Fast proton impact on water molecules results mainly in single ionization, which, about a third of the time, is followed by rapid dissociation. A few percent of the molecules are doubly ionized and fragment rapidly into ion pairs. This production of ion pairs, and of OH radicals in particular, is believed to be the key to understanding DNA damage by ionizing radiation. Also of interest is a better understanding of bond rearrangement processes. One such process is the dissociation of the transient H₂O⁺ ion into H₂⁺ + O, which requires the formation of a H-H bond during dissociation. This process exhibits an isotopic dependence. Specifically, the production rate of the hydrogen molecular ion strongly depends on its mass when the H₂O, HDO, and D₂O isotopes are ionized. This measured dependence suggests that the rearrangement does not happen during the slow dissociation process, but rather during the very fast ionization process. Calculations are underway to determine the relative production rates for the different isotopes from the overlap of the initial and final vibrational wave functions. This model also predicts that the dissociation of the transient H₂O²⁺ ion into H₂⁺ + O⁺ will show a similar isotopic effect.

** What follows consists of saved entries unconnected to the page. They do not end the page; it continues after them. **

`config.mk`:
```
export PLATFORM = sky130hd
export DESIGN_NAME = sp2g_front
export DESIGN_NICKNAME = d
export VERILOG_FILES = /design/src/rtl/scan_polar_to_grid_projector_macros.svh /design/src/rtl/sp2g_pkg.sv /design/src/rtl/sp2g_front.sv
export SDC_FILE = /design/constraint.sdc
export NUM_CORES = 1
export LEC_CHECK = 0
export ABC_CLOCK_PERIOD_IN_PS = 5800
export BUFFER_PORTS_ARGS = -buffer_cell sky130_fd_sc_hd__buf_2
export CAP_MARGIN = 30
export CORE_MARGIN = 3
export CORE_UTILIZATION = 56
export DETAILED_ROUTE_END_ITERATION = 10
export GPL_ROUTABILITY_DRIVEN = 1
export PLACE_DENSITY = 0.79
export REMOVE_ABC_BUFFERS = 1
export SETUP_SLACK_MARGIN = 0.05
export SYNTH_ARGS = -nofsm -noshare
export SYNTH_HDL_FRONTEND = slang
export SYNTH_SLANG_ARGS = --single-unit
export TNS_END_PERCENT = 100
```
`constraint.sdc`:
```
create_clock -name i_clk -period 5.8 [get_ports i_clk]
set_clock_uncertainty 0.1 [all_clocks]
set_input_delay 0.29 -clock i_clk [delete_from_list [all_inputs] [get_ports i_clk]]
set_output_delay 0.29 -clock i_clk [all_outputs]
set_load 0.01 [all_outputs]
```
`config.mk`:
```
export PLATFORM = sky130hd
export DESIGN_NAME = sp2g_fifo
export DESIGN_NICKNAME = d
export VERILOG_FILES = /design/src/rtl/sp2g_pkg.sv /design/src/rtl/sp2g_fifo.sv
export VERILOG_INCLUDE_DIRS = /design/src /design/src/rtl
export SDC_FILE = /design/constraint.sdc
export NUM_CORES = 1
export LEC_CHECK = 0
export BUFFER_PORTS_ARGS = -buffer_cell sky130_fd_sc_hd__buf_2
export CAP_MARGIN = 20
export CORE_MARGIN = 4
export CORE_UTILIZATION = 35
export CTS_CLUSTER_DIAMETER = 40
export DETAILED_ROUTE_END_ITERATION = 12
export HOLD_SLACK_MARGIN = 0.1
export SETUP_SLACK_MARGIN = 0.15
export SLEW_MARGIN = 20
export SYNTH_ARGS = -nofsm -noshare
export SYNTH_HDL_FRONTEND = slang
export SYNTH_SLANG_ARGS = --single-unit
```
`constraint.sdc`:
```
create_clock -name i_clk -period 7.6 [get_ports i_clk]
set_clock_uncertainty 0.05 [all_clocks]
set_input_delay 1.52 -clock i_clk [delete_from_list [all_inputs] [get_ports i_clk]]
set_output_delay 1.52 -clock i_clk [all_outputs]
set_load 0.02 [all_outputs]
```
`src/rtl/scan_polar_to_grid_projector_macros.svh`:
```
// Assertion macros shared by the scan projector RTL.
`ifndef SCAN_POLAR_TO_GRID_PROJECTOR_MACROS_SVH
`define SCAN_POLAR_TO_GRID_PROJECTOR_MACROS_SVH

// Same-cycle implication, disabled while reset is asserted.
`define SP2G_ASSERT(label, clk, rst_n, ante, cons) \
    label: assert property (@(posedge clk) disable iff (!rst_n) (ante) |-> (cons)) \
        else $error("sp2g assertion failed");

// Next-cycle implication, disabled while reset is asserted.
`define SP2G_ASSERT_NEXT(label, clk, rst_n, ante, cons) \
    label: assert property (@(posedge clk) disable iff (!rst_n) (ante) |=> (cons)) \
        else $error("sp2g assertion failed");

`endif

```
`src/rtl/sp2g_pkg.sv`:
```
// Shared types, constants and tables of the scan projector.
`default_nettype none
package sp2g_pkg;

    localparam int CORDIC_STEPS = 16;
    localparam int CW           = 34;
    localparam logic signed [CW-1:0] CORDIC_GAIN = 34'sd652032874;

    localparam int FIFO_DEPTH = 4;
    localparam int FIFO_AW    = 2;
    localparam int FIFO_CW    = 3;

    localparam logic [15:0] MAX_RANGE_RESET = 16'd10000;

    typedef enum logic [1:0] {
        CFG_ANGLE_START = 2'd0,
        CFG_ANGLE_STEP  = 2'd1,
        CFG_MAX_RANGE   = 2'd2
    } t_cfg_idx;

    typedef struct packed {
        logic [31:0] angle;
        logic [15:0] range;
        logic [15:0] maxr;
        logic        use_pt;
        logic        off_pre;
        logic        last;
    } t_item;

    typedef struct packed {
        logic [FIFO_CW-1:0] count;
    } t_fifo_stat;

    // Arctangent of 2^-i in 2^-32 turn units.
    function automatic logic signed [CW-1:0] atan_turn(input logic [3:0] idx);
        case (idx)
            4'd0:    return 34'sd536870912;
            4'd1:    return 34'sd316933406;
            4'd2:    return 34'sd167458907;
            4'd3:    return 34'sd85004756;
            4'd4:    return 34'sd42667331;
            4'd5:    return 34'sd21354465;
            4'd6:    return 34'sd10680350;
            4'd7:    return 34'sd5340245;
            4'd8:    return 34'sd2670675;
            4'd9:    return 34'sd1335343;
            4'd10:   return 34'sd667544;
            4'd11:   return 34'sd333772;
            4'd12:   return 34'sd166886;
            4'd13:   return 34'sd83443;
            4'd14:   return 34'sd41721;
            4'd15:   return 34'sd20860;
            default: return '0;
        endcase
    endfunction

endpackage
`default_nettype wire

```
`src/rtl/sp2g_fifo.sv`:
```
// Short queue between the front end and the projection pipeline.
`default_nettype none
`include "scan_polar_to_grid_projector_macros.svh"
module sp2g_fifo (
    input  wire logic                  i_clk,
    input  wire logic                  i_rst_n,
    input  wire logic                  i_push,
    input  wire sp2g_pkg::t_item       i_item,
    input  wire logic                  i_pop,
    output logic                       o_valid,
    output sp2g_pkg::t_item            o_item,
    output sp2g_pkg::t_fifo_stat       o_stat
);

    sp2g_pkg::t_item                   r_mem [sp2g_pkg::FIFO_DEPTH];
    logic [sp2g_pkg::FIFO_AW-1:0]      r_wr, r_rd;
    logic [sp2g_pkg::FIFO_CW-1:0]      r_count;

    always_ff @(posedge i_clk) begin
        if (!i_rst_n) begin
            r_wr    <= '0;
            r_rd    <= '0;
            r_count <= '0;
        end else begin
            if (i_push) r_wr <= r_wr + 1'b1;
            if (i_pop)  r_rd <= r_rd + 1'b1;
            r_count <= r_count + {2'b0, i_push} - {2'b0, i_pop};
        end
    end

    always_ff @(posedge i_clk) begin
        if (i_push) r_mem[r_wr] <= i_item;
    end

    assign o_valid      = (r_count != '0);
    assign o_item       = r_mem[r_rd];
    assign o_stat.count = r_count;

    `SP2G_ASSERT(a_no_overflow, i_clk, i_rst_n, i_push, (r_count != 3'(sp2g_pkg::FIFO_DEPTH)) || i_pop)
    `SP2G_ASSERT(a_no_underflow, i_clk, i_rst_n, i_pop, r_count != '0)
    `SP2G_ASSERT_NEXT(a_count_up, i_clk, i_rst_n, i_push && !i_pop, r_count == $past(r_count) + 3'd1)

endmodule
`default_nettype wire

```
$ cat src/rtl/tcsm_front.sv
module tcsm_front (
    input  logic             clk,
    input  logic             rst_n,
    input  logic             cfg_valid,
    output logic             cfg_ready,
    input  logic [15:0]      cfg_data,
    input  logic             in_valid,
    output logic             in_ready,
    input  logic [1:0]       operation,
    input  logic [7:0]       seg_flags,
    input  logic [15:0]      seg_dest_port,
    input  logic [31:0]      seg_seq,
    input  logic [31:0]      seg_ack,
    input  logic             q_full,
    output logic             q_push,
    output tcsm_pkg::event_t ev
);
    import tcsm_pkg::*;

    logic [15:0] local_port_reg;

    assign cfg_ready = 1'b1;

    always_ff @(posedge clk or negedge rst_n)
    begin
        if (!rst_n)
        begin
            local_port_reg <= '0;
        end
        else if (cfg_valid)
        begin
            local_port_reg <= cfg_data;
        end
    end

    assign in_ready = !q_full;
    assign q_push   = in_valid && !q_full;

    // Segments for another port are resolved here and pass on as no-ops.
    always_comb
    begin
        ev.flags = seg_flags;
        ev.seq   = seg_seq;
        ev.ack   = seg_ack;
        case (operation)
            OP_SEGMENT: ev.kind = (seg_dest_port == local_port_reg) ? EV_SEGMENT : EV_IGNORE;
            OP_CONNECT: ev.kind = EV_CONNECT;
            OP_LISTEN:  ev.kind = EV_LISTEN;
            OP_CLOSE:   ev.kind = EV_CLOSE;
            default:    ev.kind = EV_CLOSE;
        endcase
    end

endmodule
### src/sv/assert_macros.svh
// assertion macros used by the one rtl file that checks itself, adrc_speed_loop_unit
// depends on nothing; taken in by `include
`ifndef ASSERT_MACROS_SVH
`define ASSERT_MACROS_SVH

// same-cycle implication, idle while reset is high
`define ASSERT_IMPL(lbl, clk, rst, ante, cons) \
   lbl: assert property (@(posedge clk) disable iff (rst) (ante) |-> (cons)) \
      else $error("assertion failed: implication");

// next-cycle implication, idle while reset is high
`define ASSERT_NEXT(lbl, clk, rst, ante, cons) \
   lbl: assert property (@(posedge clk) disable iff (rst) (ante) |=> (cons)) \
      else $error("assertion failed: next-cycle implication");

`endif

### src/sv/adrc_pkg.sv
// types, constants and helpers of the adrc speed loop
// no dependencies; used by adrc_mul, adrc_div and adrc_speed_loop_unit
package adrc_pkg;

   localparam int WHEELS_DEFAULT = 2;

   // register indexes on the csr port
   localparam logic [2:0] CSR_PLANT_GAIN   = 3'd0;
   localparam logic [2:0] CSR_OBS_GAIN_ONE = 3'd1;
   localparam logic [2:0] CSR_OBS_GAIN_TWO = 3'd2;
   localparam logic [2:0] CSR_LOOP_GAIN    = 3'd3;
   localparam logic [2:0] CSR_SAMPLE_PER   = 3'd4;
   localparam logic [2:0] CSR_DEAD_ZONE    = 3'd5;
   localparam logic [2:0] CSR_OUTPUT_LIMIT = 3'd6;

   // register reset values
   localparam logic [23:0] PLANT_GAIN_RST   = 24'd2048;
   localparam logic [23:0] OBS_GAIN_ONE_RST = 24'd48230;
   localparam logic [23:0] OBS_GAIN_TWO_RST = 24'd2271744;
   localparam logic [23:0] LOOP_GAIN_RST    = 24'd8038;
   localparam logic [15:0] SAMPLE_PER_RST   = 16'd655;
   localparam logic [14:0] DEAD_ZONE_RST    = 15'd0;
   localparam logic [14:0] OUTPUT_LIMIT_RST = 15'd10000;

   // largest magnitude of a q32.16 value
   localparam logic [47:0] SAT_MAG = 48'h7FFF_FFFF_FFFF;
   localparam logic signed [49:0] SAT_POS = 50'sh0_7FFF_FFFF_FFFF;
   localparam logic signed [49:0] SAT_NEG = -50'sh0_7FFF_FFFF_FFFF;

   // divider: quotient bits of (|v| << 8) / b0
   localparam int DIV_STEPS = 56;
   localparam int DIV_CNT_W = $clog2(DIV_STEPS + 1);

   typedef struct packed {
      logic              wheel;
      logic signed [15:0] target_speed;
      logic signed [15:0] measured_speed;
   } req_type;

   typedef struct packed {
      logic              wheel_echo;
      logic signed [15:0] drive_out;
   } rsp_type;

   // command to the shared multiplier
   typedef struct packed {
      logic              start;
      logic              sh16;
      logic [23:0]       gain;
      logic signed [47:0] operand;
   } mul_cmd_type;

   // command to the divider
   typedef struct packed {
      logic                   start;
      logic                   neg;
      logic [DIV_STEPS-1:0]   num;
      logic [23:0]            den;
   } div_cmd_type;

   function automatic logic signed [49:0] ext50(input logic signed [47:0] v);
      ext50 = {{2{v[47]}}, v};
   endfunction

   // clamp to the symmetric 48-bit range
   function automatic logic signed [47:0] sat48(input logic signed [49:0] v);
      logic signed [49:0] c;
      c = v;
      if (v > SAT_POS) c = SAT_POS;
      if (v < SAT_NEG) c = SAT_NEG;
      sat48 = c[47:0];
   endfunction

endpackage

We are now trying to measure such an isotopic effect, which to the best of our knowledge has never been seen before in double ionization.

^* in collaboration with: Jack W. Maseberg, Dag Hathiramani, Kevin D. Carnes, Brett D. Esry, and Itzik Ben-Itzhak.

This work was supported by the Chemical Sciences, Geosciences and Biosciences Division,
Office of Basic Energy Sciences, Office of Science, U.S. Department of Energy.

Submitted to DAMOP 2002, May 2002 in Williamsburg, VA.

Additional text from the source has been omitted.